Stored data —

• • •

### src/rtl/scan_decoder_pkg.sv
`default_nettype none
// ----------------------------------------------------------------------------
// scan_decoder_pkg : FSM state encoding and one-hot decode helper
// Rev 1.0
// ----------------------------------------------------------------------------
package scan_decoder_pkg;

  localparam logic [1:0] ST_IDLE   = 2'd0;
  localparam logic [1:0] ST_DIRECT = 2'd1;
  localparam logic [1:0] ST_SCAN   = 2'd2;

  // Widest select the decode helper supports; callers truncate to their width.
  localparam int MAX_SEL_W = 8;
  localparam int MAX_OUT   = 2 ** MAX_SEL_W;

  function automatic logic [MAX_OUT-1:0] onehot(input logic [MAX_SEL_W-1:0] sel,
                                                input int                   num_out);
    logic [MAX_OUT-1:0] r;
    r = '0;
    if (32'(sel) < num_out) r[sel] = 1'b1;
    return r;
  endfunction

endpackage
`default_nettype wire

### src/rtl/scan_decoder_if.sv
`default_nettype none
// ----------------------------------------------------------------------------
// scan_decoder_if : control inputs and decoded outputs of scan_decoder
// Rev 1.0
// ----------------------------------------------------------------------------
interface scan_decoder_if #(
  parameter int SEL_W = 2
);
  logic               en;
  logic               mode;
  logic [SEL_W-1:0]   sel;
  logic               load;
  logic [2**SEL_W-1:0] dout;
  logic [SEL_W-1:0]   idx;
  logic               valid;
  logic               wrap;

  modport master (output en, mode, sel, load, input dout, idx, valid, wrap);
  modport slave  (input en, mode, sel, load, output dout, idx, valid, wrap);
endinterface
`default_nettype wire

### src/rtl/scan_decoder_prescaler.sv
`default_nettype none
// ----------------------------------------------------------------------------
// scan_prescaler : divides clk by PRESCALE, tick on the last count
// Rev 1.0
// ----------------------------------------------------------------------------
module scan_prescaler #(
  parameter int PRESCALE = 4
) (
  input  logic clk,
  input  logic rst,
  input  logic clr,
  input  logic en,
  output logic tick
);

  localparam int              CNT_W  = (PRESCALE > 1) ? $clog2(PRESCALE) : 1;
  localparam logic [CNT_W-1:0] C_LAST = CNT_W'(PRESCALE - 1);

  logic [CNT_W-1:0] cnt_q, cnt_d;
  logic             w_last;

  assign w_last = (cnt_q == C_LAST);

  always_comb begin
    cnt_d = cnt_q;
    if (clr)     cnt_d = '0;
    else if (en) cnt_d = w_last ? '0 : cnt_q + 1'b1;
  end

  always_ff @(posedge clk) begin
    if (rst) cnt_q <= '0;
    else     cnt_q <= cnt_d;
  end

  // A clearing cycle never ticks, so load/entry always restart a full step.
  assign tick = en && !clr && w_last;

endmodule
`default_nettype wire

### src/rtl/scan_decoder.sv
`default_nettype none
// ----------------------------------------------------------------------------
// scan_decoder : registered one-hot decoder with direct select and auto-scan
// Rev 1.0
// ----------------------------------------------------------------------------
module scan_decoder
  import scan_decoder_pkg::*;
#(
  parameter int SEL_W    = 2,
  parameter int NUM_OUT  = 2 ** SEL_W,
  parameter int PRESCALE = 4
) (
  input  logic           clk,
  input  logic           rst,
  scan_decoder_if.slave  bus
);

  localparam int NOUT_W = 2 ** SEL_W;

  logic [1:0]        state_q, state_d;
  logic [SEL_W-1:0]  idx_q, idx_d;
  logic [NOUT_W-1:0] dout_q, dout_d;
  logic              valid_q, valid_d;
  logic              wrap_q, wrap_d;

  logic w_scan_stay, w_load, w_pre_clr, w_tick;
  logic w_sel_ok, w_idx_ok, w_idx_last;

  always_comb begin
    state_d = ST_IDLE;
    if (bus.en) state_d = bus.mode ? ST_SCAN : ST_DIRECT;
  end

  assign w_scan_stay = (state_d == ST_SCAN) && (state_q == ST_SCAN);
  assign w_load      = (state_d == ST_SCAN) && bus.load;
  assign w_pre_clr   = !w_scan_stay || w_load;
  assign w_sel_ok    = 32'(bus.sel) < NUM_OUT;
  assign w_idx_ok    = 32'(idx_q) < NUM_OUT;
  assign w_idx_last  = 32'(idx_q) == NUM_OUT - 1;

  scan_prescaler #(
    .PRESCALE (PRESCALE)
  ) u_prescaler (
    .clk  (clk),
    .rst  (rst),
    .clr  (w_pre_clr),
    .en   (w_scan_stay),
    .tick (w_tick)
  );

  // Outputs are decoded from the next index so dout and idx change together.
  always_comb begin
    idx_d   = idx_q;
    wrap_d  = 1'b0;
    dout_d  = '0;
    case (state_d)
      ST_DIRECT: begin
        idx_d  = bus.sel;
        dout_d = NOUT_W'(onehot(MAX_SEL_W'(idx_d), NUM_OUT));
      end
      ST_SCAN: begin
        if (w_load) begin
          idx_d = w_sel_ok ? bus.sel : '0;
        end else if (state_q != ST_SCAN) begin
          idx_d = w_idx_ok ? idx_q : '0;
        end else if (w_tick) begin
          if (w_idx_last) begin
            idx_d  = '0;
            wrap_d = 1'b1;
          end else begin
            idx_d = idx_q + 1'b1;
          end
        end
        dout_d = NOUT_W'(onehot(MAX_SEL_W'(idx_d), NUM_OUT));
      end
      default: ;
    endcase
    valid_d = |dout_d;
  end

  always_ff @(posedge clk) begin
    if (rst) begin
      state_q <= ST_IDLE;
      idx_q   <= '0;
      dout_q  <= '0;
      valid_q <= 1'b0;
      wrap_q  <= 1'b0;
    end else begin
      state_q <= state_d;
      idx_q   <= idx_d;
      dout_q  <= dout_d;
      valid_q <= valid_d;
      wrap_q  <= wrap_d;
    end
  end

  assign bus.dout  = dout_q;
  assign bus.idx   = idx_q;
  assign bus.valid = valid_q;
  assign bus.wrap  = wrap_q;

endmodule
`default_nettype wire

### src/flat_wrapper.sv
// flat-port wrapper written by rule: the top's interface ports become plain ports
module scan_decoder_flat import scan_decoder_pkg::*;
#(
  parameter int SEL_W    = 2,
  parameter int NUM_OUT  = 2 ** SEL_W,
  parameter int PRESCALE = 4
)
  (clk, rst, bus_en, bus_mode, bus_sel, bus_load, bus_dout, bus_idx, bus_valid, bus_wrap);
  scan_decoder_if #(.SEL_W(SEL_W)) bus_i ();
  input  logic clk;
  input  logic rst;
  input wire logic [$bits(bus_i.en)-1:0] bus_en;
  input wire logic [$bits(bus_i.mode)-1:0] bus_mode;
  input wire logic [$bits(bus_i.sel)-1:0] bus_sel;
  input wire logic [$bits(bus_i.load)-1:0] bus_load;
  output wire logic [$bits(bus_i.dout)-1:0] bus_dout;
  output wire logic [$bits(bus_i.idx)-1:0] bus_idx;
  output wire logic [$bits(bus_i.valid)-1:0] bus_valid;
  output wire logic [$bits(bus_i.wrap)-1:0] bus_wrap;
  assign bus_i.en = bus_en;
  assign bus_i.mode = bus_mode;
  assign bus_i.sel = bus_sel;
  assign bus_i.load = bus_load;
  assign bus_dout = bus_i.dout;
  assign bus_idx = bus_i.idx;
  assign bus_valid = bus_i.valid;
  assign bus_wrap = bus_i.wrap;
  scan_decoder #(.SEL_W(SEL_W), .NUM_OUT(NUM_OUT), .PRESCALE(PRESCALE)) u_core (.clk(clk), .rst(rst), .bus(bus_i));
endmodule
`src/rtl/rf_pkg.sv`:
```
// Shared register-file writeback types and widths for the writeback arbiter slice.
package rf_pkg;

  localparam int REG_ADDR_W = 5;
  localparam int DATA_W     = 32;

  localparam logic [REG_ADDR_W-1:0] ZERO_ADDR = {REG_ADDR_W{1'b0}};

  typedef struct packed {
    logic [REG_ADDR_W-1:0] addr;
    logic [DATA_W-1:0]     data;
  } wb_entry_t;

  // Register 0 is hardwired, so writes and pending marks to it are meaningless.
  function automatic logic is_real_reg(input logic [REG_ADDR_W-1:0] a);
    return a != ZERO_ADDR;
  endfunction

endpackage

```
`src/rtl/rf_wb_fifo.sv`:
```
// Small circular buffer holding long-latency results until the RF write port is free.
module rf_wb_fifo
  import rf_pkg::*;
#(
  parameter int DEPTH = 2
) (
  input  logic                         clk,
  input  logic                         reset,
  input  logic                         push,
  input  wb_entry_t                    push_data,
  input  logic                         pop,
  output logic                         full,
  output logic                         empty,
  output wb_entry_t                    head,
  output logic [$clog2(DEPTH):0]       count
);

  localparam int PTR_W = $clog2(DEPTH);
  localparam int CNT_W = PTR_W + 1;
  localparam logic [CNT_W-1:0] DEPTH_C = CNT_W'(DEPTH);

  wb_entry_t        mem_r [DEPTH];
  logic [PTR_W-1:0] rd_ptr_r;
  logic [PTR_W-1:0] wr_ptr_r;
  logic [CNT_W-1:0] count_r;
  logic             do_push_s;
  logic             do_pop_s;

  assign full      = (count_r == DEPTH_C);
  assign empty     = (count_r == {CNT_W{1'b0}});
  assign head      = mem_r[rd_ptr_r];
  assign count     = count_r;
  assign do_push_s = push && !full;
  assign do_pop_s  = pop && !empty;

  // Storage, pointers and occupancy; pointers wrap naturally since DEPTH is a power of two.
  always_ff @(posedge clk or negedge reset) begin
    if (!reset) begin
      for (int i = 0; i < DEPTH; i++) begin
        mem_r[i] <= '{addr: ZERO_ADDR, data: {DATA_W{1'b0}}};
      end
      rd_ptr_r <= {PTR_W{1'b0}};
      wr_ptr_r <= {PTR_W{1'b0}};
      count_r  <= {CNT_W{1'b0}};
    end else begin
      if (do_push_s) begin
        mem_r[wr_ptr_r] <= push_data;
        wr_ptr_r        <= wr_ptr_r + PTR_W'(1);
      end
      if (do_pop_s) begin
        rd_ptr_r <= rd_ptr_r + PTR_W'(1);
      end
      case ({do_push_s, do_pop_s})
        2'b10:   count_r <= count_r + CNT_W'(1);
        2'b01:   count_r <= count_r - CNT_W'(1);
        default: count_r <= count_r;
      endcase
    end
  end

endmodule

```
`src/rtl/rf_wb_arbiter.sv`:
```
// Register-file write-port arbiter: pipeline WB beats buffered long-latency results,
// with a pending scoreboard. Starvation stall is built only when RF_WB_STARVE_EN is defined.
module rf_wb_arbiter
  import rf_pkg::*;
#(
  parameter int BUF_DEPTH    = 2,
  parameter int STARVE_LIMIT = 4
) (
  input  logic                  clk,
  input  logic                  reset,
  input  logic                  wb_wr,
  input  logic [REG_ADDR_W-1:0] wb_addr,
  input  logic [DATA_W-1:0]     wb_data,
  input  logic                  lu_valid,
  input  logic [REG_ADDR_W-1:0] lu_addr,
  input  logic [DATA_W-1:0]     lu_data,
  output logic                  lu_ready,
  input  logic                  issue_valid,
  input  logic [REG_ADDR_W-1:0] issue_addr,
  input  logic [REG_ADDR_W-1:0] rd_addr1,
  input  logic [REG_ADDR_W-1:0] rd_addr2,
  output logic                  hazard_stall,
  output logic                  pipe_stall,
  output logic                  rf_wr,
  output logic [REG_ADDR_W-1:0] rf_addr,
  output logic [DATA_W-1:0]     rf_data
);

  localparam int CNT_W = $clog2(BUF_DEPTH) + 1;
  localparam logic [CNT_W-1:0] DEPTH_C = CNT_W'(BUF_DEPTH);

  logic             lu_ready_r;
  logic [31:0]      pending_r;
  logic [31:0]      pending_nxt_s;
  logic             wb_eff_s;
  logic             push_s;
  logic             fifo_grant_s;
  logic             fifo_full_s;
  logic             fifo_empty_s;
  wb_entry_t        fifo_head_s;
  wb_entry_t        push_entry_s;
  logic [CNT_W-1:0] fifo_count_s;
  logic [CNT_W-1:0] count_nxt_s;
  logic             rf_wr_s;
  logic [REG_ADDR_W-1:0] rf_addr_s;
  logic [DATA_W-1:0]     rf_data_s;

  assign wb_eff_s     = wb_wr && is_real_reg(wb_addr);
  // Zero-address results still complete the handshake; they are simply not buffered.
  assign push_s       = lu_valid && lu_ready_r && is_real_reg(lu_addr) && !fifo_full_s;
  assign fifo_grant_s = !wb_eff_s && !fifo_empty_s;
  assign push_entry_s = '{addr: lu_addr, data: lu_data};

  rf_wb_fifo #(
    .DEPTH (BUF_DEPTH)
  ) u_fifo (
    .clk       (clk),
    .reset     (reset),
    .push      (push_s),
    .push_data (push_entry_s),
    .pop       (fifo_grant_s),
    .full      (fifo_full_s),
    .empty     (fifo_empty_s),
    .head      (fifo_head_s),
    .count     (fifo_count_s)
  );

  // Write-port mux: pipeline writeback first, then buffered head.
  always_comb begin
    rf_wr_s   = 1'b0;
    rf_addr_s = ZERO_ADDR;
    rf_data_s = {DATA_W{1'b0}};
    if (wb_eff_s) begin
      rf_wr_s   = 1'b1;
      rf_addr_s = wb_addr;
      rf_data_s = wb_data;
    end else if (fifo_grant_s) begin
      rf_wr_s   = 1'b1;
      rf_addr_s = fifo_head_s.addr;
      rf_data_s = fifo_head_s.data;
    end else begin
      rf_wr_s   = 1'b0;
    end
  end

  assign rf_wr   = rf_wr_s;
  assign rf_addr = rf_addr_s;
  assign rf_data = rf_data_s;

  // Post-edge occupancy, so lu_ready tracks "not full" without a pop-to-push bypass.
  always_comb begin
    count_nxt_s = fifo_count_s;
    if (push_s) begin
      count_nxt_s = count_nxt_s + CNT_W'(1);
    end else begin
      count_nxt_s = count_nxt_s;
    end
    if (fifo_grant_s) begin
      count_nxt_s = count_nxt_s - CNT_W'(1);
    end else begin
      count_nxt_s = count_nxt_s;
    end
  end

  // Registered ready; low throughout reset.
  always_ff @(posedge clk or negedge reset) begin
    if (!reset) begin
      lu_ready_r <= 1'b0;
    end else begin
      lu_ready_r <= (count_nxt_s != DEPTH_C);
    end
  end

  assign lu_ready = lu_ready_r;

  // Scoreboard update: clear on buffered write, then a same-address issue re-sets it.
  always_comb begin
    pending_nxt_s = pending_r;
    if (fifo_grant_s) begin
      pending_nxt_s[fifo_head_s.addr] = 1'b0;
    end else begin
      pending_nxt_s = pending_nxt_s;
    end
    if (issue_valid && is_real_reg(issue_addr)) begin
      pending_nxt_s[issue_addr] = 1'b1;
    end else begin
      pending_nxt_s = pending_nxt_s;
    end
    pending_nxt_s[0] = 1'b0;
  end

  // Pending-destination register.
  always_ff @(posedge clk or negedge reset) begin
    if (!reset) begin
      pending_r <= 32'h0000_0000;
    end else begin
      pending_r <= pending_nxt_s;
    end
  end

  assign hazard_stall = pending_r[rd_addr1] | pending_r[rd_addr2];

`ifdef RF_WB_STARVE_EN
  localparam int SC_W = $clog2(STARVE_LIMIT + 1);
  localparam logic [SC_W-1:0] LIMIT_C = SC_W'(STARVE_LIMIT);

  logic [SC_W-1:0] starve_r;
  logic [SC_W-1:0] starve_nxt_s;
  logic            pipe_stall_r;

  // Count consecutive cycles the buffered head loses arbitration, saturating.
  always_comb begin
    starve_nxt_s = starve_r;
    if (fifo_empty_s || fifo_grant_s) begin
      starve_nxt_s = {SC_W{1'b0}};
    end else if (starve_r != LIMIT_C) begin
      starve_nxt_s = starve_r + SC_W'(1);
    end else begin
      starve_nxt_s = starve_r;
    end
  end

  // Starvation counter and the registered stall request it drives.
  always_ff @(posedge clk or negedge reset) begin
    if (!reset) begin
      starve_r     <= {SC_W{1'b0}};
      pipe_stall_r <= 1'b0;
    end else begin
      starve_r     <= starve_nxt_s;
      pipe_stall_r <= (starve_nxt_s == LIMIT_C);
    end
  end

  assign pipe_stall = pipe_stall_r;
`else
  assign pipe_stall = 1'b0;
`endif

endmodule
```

• • •

Your objective — Your reply should hold only the lines from the first line of the records through the one with "localparam logic [1:0] ST_SCAN", reproduced word for word.

Result below —
### src/rtl/scan_decoder_pkg.sv
`default_nettype none
// ----------------------------------------------------------------------------
// scan_decoder_pkg : FSM state encoding and one-hot decode helper
// Rev 1.0
// ----------------------------------------------------------------------------
package scan_decoder_pkg;

  localparam logic [1:0] ST_IDLE   = 2'd0;
  localparam logic [1:0] ST_DIRECT = 2'd1;
  localparam logic [1:0] ST_SCAN   = 2'd2;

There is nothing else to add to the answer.